Akhirnya Faisal memutuskan mengikuti keinginan emosinya dan menendang kursi roda Binar hingga mundur dan membuat kepala Binar membentur tembok hingga berdarah. Setelahnya Faisal pergi begitu saja tanpa peduli dengan luka yang telah diciptakannya pada Binar.

Tanpa Binar dan Faisal ketahui, Elis sudah menunggumu sedari tadi di depan pintu, Elis merasa khawatir pada Binar setelah mendengar bahwa tuan Faisal sedang memarahi Binar karena tak gabung makan malam. Namun selama ia depan pintu, ia tak mendengar apapun karena kamar tersebut kedap suara. Saat melihat pintu bergerak, ia buru-buru bersembunyi dan masuk ke dalam saat tuannya sudah pergi.

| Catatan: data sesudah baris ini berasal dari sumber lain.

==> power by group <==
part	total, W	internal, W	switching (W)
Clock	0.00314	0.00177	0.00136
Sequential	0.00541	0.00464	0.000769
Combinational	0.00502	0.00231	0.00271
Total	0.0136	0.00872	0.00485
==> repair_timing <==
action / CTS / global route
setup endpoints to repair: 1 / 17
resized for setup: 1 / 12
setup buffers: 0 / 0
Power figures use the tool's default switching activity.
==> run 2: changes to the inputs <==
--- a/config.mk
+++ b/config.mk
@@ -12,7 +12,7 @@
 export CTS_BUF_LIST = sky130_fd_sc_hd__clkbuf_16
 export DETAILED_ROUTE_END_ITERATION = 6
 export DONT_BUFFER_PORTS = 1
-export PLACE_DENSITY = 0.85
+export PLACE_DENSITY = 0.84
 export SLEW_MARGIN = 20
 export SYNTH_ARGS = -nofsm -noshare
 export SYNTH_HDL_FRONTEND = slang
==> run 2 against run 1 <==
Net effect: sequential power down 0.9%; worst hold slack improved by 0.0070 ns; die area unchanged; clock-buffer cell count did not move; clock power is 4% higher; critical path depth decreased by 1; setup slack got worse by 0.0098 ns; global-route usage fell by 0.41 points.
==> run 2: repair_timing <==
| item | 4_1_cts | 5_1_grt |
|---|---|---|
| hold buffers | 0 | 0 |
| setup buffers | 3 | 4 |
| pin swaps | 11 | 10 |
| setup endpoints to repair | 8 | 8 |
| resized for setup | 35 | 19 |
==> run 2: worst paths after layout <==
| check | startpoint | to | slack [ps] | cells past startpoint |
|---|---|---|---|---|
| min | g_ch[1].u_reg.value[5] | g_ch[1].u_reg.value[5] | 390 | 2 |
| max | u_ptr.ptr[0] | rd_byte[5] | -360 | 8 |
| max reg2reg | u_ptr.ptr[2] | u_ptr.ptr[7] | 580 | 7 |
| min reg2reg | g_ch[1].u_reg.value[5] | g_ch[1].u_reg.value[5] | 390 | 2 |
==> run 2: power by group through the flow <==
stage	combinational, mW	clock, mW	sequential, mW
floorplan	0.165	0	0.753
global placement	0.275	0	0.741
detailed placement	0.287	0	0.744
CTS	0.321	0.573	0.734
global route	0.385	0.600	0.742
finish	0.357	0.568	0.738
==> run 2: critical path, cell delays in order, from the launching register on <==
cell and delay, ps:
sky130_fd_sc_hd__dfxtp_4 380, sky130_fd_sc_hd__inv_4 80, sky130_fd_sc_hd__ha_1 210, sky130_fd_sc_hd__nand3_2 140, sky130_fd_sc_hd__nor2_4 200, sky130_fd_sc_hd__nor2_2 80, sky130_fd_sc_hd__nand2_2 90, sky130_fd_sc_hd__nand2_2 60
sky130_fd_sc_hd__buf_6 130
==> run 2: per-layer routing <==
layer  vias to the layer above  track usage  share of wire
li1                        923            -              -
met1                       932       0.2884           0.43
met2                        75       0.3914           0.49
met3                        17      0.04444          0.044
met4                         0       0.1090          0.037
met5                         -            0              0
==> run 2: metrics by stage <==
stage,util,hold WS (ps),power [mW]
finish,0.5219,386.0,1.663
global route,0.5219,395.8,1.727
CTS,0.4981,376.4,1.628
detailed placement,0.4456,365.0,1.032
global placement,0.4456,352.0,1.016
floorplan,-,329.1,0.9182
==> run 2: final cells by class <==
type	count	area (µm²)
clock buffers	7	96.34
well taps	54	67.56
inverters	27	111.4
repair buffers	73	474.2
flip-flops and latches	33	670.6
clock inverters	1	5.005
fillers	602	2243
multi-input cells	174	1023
--- src/rtl/pinbank_ovr.sv ---
module pinbank_ovr
   import pinbank_pkg::*;
#(
   parameter int unsigned NPINS       = 8,
   parameter int unsigned SYNC_STAGES = 2
) (
   input  logic             clk,
   input  logic             rst_n,
   input  logic             wr_dir,
   input  logic             wr_port,
   input  logic [NPINS-1:0] wdata,
   input  logic             pud_all,
   input  logic             sleep_mode,
   input  logic [NPINS-1:0] pu_ovr_en,
   input  logic [NPINS-1:0] pu_ovr_val,
   input  logic [NPINS-1:0] dd_ovr_en,
   input  logic [NPINS-1:0] dd_ovr_val,
   input  logic [NPINS-1:0] pv_ovr_en,
   input  logic [NPINS-1:0] pv_ovr_val,
   input  logic [NPINS-1:0] tgl_ovr,
   input  logic [NPINS-1:0] die_ovr_en,
   input  logic [NPINS-1:0] die_ovr_val,
   input  logic [NPINS-1:0] pad_in,
   output logic [NPINS-1:0] pad_oe,
   output logic [NPINS-1:0] pad_out,
   output logic [NPINS-1:0] pull_en,
   output logic [NPINS-1:0] raw_din,
   output logic [NPINS-1:0] sync_din,
   output logic [NPINS-1:0] dir_q,
   output logic [NPINS-1:0] port_q
);
   if (NPINS < 1 || NPINS > MAX_PINS) begin : g_bad_npins
      $error("pinbank_ovr: NPINS out of range");
   end

   pinbank_regs #(.NPINS(NPINS)) u_regs (
      .clk, .rst_n, .wr_dir, .wr_port, .wdata,
      .tgl(tgl_ovr), .dir_q, .port_q
   );

   pinbank_pinmux #(.NPINS(NPINS)) u_mux (
      .pud_all, .sleep_mode, .dir_q, .port_q,
      .pu_ovr_en, .pu_ovr_val, .dd_ovr_en, .dd_ovr_val,
      .pv_ovr_en, .pv_ovr_val, .die_ovr_en, .die_ovr_val,
      .pad_in, .pad_oe, .pad_out, .pull_en, .raw_din
   );

   pinbank_sync #(.WIDTH(NPINS), .STAGES(SYNC_STAGES)) u_sync (
      .clk, .rst_n, .din(raw_din), .dout(sync_din)
   );

   p_idle_low_r4 : assert property (@(posedge clk) disable iff (!rst_n)
      ((pad_out & ~pad_oe) == '0));
   p_sleep_gate_r7 : assert property (@(posedge clk) disable iff (!rst_n)
      sleep_mode |-> ((raw_din & ~die_ovr_en) == '0));
   p_reset_clear_r9 : assert property (@(posedge clk)
      !rst_n |=> (dir_q == '0 && port_q == '0 && sync_din == '0));
endmodule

Firasat buruknya terbukti benar saat melihat tangan Binar yang memegang kepala dipenuhi darah, perlahan kesadaran majikannya menghilang dan hampir jatuh dari kursi roda kalau saja ia tak segera menahan tubuh Binar.

"Nona, kenapa?"

"Nona, tolong bertahan. Saya akan membawa Nona ke rumah sakit."

"Nona harus kuat."

Elis jadi panik melihat kondisi Binar, ia tak habis pikir dengan yang dilakukan tuannya hingga Binar berakhir dengan kondisi separah ini. Ia pun langsung memanggil pengawal untuk membantunya membawa Binar ke rumah sakit. Ia harap dirinya belum terlambat menyelamatkan nyawa Binar.